Der neue Nachtzug zwischen beiden Hauptstädten verkehrt zunächst dreimal wöchentlich. Von Berlin aus fahren die Züge montags, mittwochs und freitags nach Paris. In die Gegenrichtung geht es sonntags, dienstags und donnerstags.
Im Dezember hatten die Österreichischen Bundesbahnen (ÖBB) ihre Nightjet-Verbindung zwischen Berlin und Paris nach nur zwei Jahren wieder eingestellt. Dieser Nachtzug war als deutsch-französisches und klimafreundliches Vorzeigeprojekt mit großem Pomp eingeweiht worden.
Die Deutsche Bahn (DB) hatte bereits 2016 ihre letzte Nachtzugverbindung eingestellt. Teile des Nachtzugnetzes übernahmen die ÖBB mit ihrer Marke Nightjet. Seit 2018 weiteten die ÖBB ihr Angebot auf neue Strecken aus, darunter auch Berlin-Paris.

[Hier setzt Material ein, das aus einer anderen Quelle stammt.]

<file path="src/rtl/cm_pkg.sv">
// Shared definitions for the image-parameter constant bank: the well-known
// addresses, their power-up values and the bank's two-state lifecycle.
package cm_pkg;

  localparam int CM_ADDR_SRC_FIRST = 3;
  localparam int CM_ADDR_DST_FIRST = 4;
  localparam int CM_ADDR_SRC_LAST  = 5;
  localparam int CM_ADDR_SRC_WIDTH = 6;

  localparam int CM_DEF_SRC_FIRST = 0;
  localparam int CM_DEF_DST_FIRST = 10000;
  localparam int CM_DEF_SRC_LAST  = 8259;
  localparam int CM_DEF_SRC_WIDTH = 118;

  typedef enum logic {CM_INIT, CM_RUN} cm_state_t;

  // Power-up contents; callers truncate the result to their data width.
  function automatic logic [31:0] cm_default(input int idx);
    case (idx)
      CM_ADDR_SRC_FIRST: return 32'(CM_DEF_SRC_FIRST);
      CM_ADDR_DST_FIRST: return 32'(CM_DEF_DST_FIRST);
      CM_ADDR_SRC_LAST:  return 32'(CM_DEF_SRC_LAST);
      CM_ADDR_SRC_WIDTH: return 32'(CM_DEF_SRC_WIDTH);
      default:           return 32'd0;
    endcase
  endfunction

endpackage

</file>
<file path="src/rtl/cm_rd_port.sv">
// One registered read port of the constant bank, with write-first bypass
// when the same-cycle write targets the address being read.
module cm_rd_port #(
  parameter int DATA_W = 20,
  parameter int ADDR_W = 3
) (
  input  logic              clock,
  input  logic              reset,
  input  logic              rd_en,
  input  logic [ADDR_W-1:0] rd_addr,
  input  logic [DATA_W-1:0] mem [2**ADDR_W],
  input  logic              wr_we,
  input  logic [ADDR_W-1:0] wr_addr,
  input  logic [DATA_W-1:0] wr_data,
  output logic [DATA_W-1:0] rd_data,
  output logic              rd_valid
);

  always_ff @(posedge clock) begin
    if (reset) begin
      rd_data  <= '0;
      rd_valid <= 1'b0;
    end else begin
      rd_valid <= rd_en;
      if (rd_en) begin
        if (wr_we && (wr_addr == rd_addr)) rd_data <= wr_data;
        else                               rd_data <= mem[rd_addr];
      end
    end
  end

endmodule

</file>
<file path="src/rtl/cm_bank.sv">
// Image-parameter constant bank: self-loads defaults after reset, then serves
// NUM_RD registered read ports and one write port. Optional write lock: CM_LOCK_EN.
//
//   state   | meaning
//   CM_INIT | loading default(idx) into mem[idx], one entry per cycle
//   CM_RUN  | defaults loaded, reads and writes accepted
module cm_bank
  import cm_pkg::*;
#(
  parameter int DATA_W = 20,
  parameter int ADDR_W = 3,
  parameter int NUM_RD = 2
) (
  input  logic                     clock,
  input  logic                     reset,
  input  logic                     wr_en,
  input  logic [ADDR_W-1:0]        wr_addr,
  input  logic [DATA_W-1:0]        wr_data,
  input  logic [NUM_RD-1:0]        rd_en,
  input  logic [NUM_RD*ADDR_W-1:0] rd_addr,
  output logic [NUM_RD*DATA_W-1:0] rd_data,
  output logic [NUM_RD-1:0]        rd_valid,
  output logic                     ready,
`ifdef CM_LOCK_EN
  input  logic                     lock_set,
  output logic                     locked,
`endif
  output logic                     wr_err
);

  localparam int DEPTH = 2**ADDR_W;

  logic [DATA_W-1:0] mem [DEPTH];
  cm_state_t         state_q;
  logic [ADDR_W-1:0] idx_q;
  logic              wr_blocked;
  logic              init_we;
  logic              run_we;

`ifdef CM_LOCK_EN
  assign wr_blocked = locked;
`else
  assign wr_blocked = 1'b0;
`endif

  assign init_we = !reset && (state_q == CM_INIT);
  assign run_we  = !reset && (state_q == CM_RUN) && wr_en && !wr_blocked;

  always_ff @(posedge clock) begin
    if (reset) begin
      state_q <= CM_INIT;
      idx_q   <= '0;
      ready   <= 1'b0;
      wr_err  <= 1'b0;
`ifdef CM_LOCK_EN
      locked  <= 1'b0;
`endif
    end else begin
      wr_err <= wr_en && ((state_q == CM_INIT) || wr_blocked);
      if (state_q == CM_INIT) begin
        idx_q <= idx_q + 1'b1;
        if (idx_q == ADDR_W'(DEPTH - 1)) begin
          state_q <= CM_RUN;
          ready   <= 1'b1;
        end
      end else begin
`ifdef CM_LOCK_EN
        if (lock_set) locked <= 1'b1;
`endif
      end
    end
  end

  // Storage has no reset of its own: the INIT sweep rewrites every entry.
  always_ff @(posedge clock) begin
    if (init_we)     mem[idx_q]   <= DATA_W'(cm_default(int'(idx_q)));
    else if (run_we) mem[wr_addr] <= wr_data;
  end

  for (genvar i = 0; i < NUM_RD; i++) begin : g_rd
    cm_rd_port #(
      .DATA_W (DATA_W),
      .ADDR_W (ADDR_W)
    ) u_rd_port (
      .clock    (clock),
      .reset    (reset),
      .rd_en    (rd_en[i] && (state_q == CM_RUN)),
      .rd_addr  (rd_addr[i*ADDR_W +: ADDR_W]),
      .mem      (mem),
      .wr_we    (run_we),
      .wr_addr  (wr_addr),
      .wr_data  (wr_data),
      .rd_data  (rd_data[i*DATA_W +: DATA_W]),
      .rd_valid (rd_valid[i])
    );
  end

endmodule

</file>
<file path="config.mk">
export PLATFORM = sky130hd
export DESIGN_NAME = cm_bank
export DESIGN_NICKNAME = d
export VERILOG_FILES = /design/src/rtl/cm_pkg.sv /design/src/rtl/cm_rd_port.sv /design/src/rtl/cm_bank.sv
export SDC_FILE = /design/constraint.sdc
export NUM_CORES = 1
export LEC_CHECK = 0
export CAP_MARGIN = 20
export CORE_MARGIN = 5
export CORE_UTILIZATION = 54
export CTS_CLUSTER_DIAMETER = 120
export DETAILED_ROUTE_END_ITERATION = 8
export HOLD_SLACK_MARGIN = 0.03
export PLACE_DENSITY_LB_ADDON = 0.25
export SYNTH_ARGS = -nofsm -noshare
export SYNTH_HDL_FRONTEND = slang
export SYNTH_HIERARCHICAL = 1
export SYNTH_SLANG_ARGS = --single-unit
</file>
<file path="constraint.sdc">
create_clock -name clock -period 3.3 [get_ports clock]
set_input_delay 0.66 -clock clock [delete_from_list [all_inputs] [get_ports clock]]
set_output_delay 0.66 -clock clock [all_outputs]
set_load 0.02 [all_outputs]
</file>
==> metrics <==
status=complete, no violations; fraction of registers with async set or reset after synthesis=0%; Slew @ Worst Pin=1031 ps; Synth Warn #=6; # clock sinks=between 200 and 250; Slew HR=31.28%; Num CTS Buffers=22; Overall Power=0.005981 W; Startpoint Class=flip-flop; worst vdd ir=0.2984 mV; First DRT Iteration DRCs=956; f_max=385.1 MHz; Nets=a little over 900; PwrDens=about 500 nW/µm²; CP Data Required Time=3740 ps; Post-DP Area=11330 µm²; vias=between 7000 and 8000; CTS root buf=clkbuf_16; Leakage=4.225 nW; via/cell ratio=6.976; post-route cell area=between 10000 and 15000 µm²; Initial Util=around 55%; layout cells sized above 1=17.77%; DRT antenna net count=0; most frequent cells in the layout=edfxtp_1, nor2_1, clkdlybuf4s50_1, dfxtp_1, buf_4; IO Pins=78; commonest non-fill, non-tap cell in the layout=edfxtp_1; die area=22050 µm²; CTS Hold Bufs=0; wire length per cell=26.85 µm; antenna violations before repair=0; CTS clk-pin slew, worst paths=about 60 ps; vias in the first global route=between 8000 and 9000; # DRC=0; Post-Syn Area per Cell=12.62 µm²; GRT Overall Usage=27.55%; Final setup viols=0; Mapped Nets=860; Hold/Removal Path Class=flip-flop to flip-flop; total length of routed wires=30610 µm; Crit. End Element=flip-flop; Arr. time, crit path=3040 ps; Setup Skew=13.25 ps; Post-Syn Area=10360 µm²; setup_tns=0 ps; Final Cycle Share=between 70% and 80%; crit path launch=state_q; utilization after layout=64.27%; H-tree depth=1; CTS tree=yes; routability cong.=0.9571; Post-synth EDFFs=160; Hold Fails Final Rpt=0; unrepaired setup endpoints after global routing=false; flops & latches, synth=around 210; Netlist cell types=43; sequential area share after synthesis=55.67%; worst-path fanout max=20; area grow syn2layout=16.47%; Core Area=18770 µm²; first-pass GRT wire length=46600 µm; crit path time final=~2600 ps; GRT Residual Overflow=0; Clock Path Buffers=3; post-synthesis cell count=821; max-cap viol count=0; HP Start=ready; fillers=1393; worst-skew pair later-pin latency=510 ps; type of the worst setup path=flip-flop to flip-flop; largest net degree at the start of global routing=33; Die Ht=148.5 µm; die width=148.5 µm; HPWL after detailed placement=around 19000 µm; Setup Fix Bufs, Post-CTS=0; Most used DFF post-synth=edfxtp_1; DR pass1 iterations=6; # diodes=0; Rows=50; Port Buffers=77; Max Slew Vio Count=0; PostCTS Resize Cnt=0; Critical R2R Launch=state_q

Preislich kann der Nachtzug allerdings häufig nicht mit dem Flugzeug konkurrieren - weshalb der Nightjet zunehmend als luxuriöse Erlebnisreise vermarktet wird. In den neuen Waggons lösen private Komfort-Abteile mit Duschen und Induktionsladestellen für Telefone die klassischen Vierer- und Sechserabteile ab. Zudem gibt es Mini-Kabinen, Schlafbuchten mit Fenster und verschließbarem Gepäckfach auf dem Gang.
Das 2021 gegründete Startup European Sleeper, das alte Nachtzugwaggons aufgekauft und aufgearbeitet hatte, bot zunächst eine Verbindung zwischen Brüssel, Amsterdam, Berlin, Dresden und Prag an.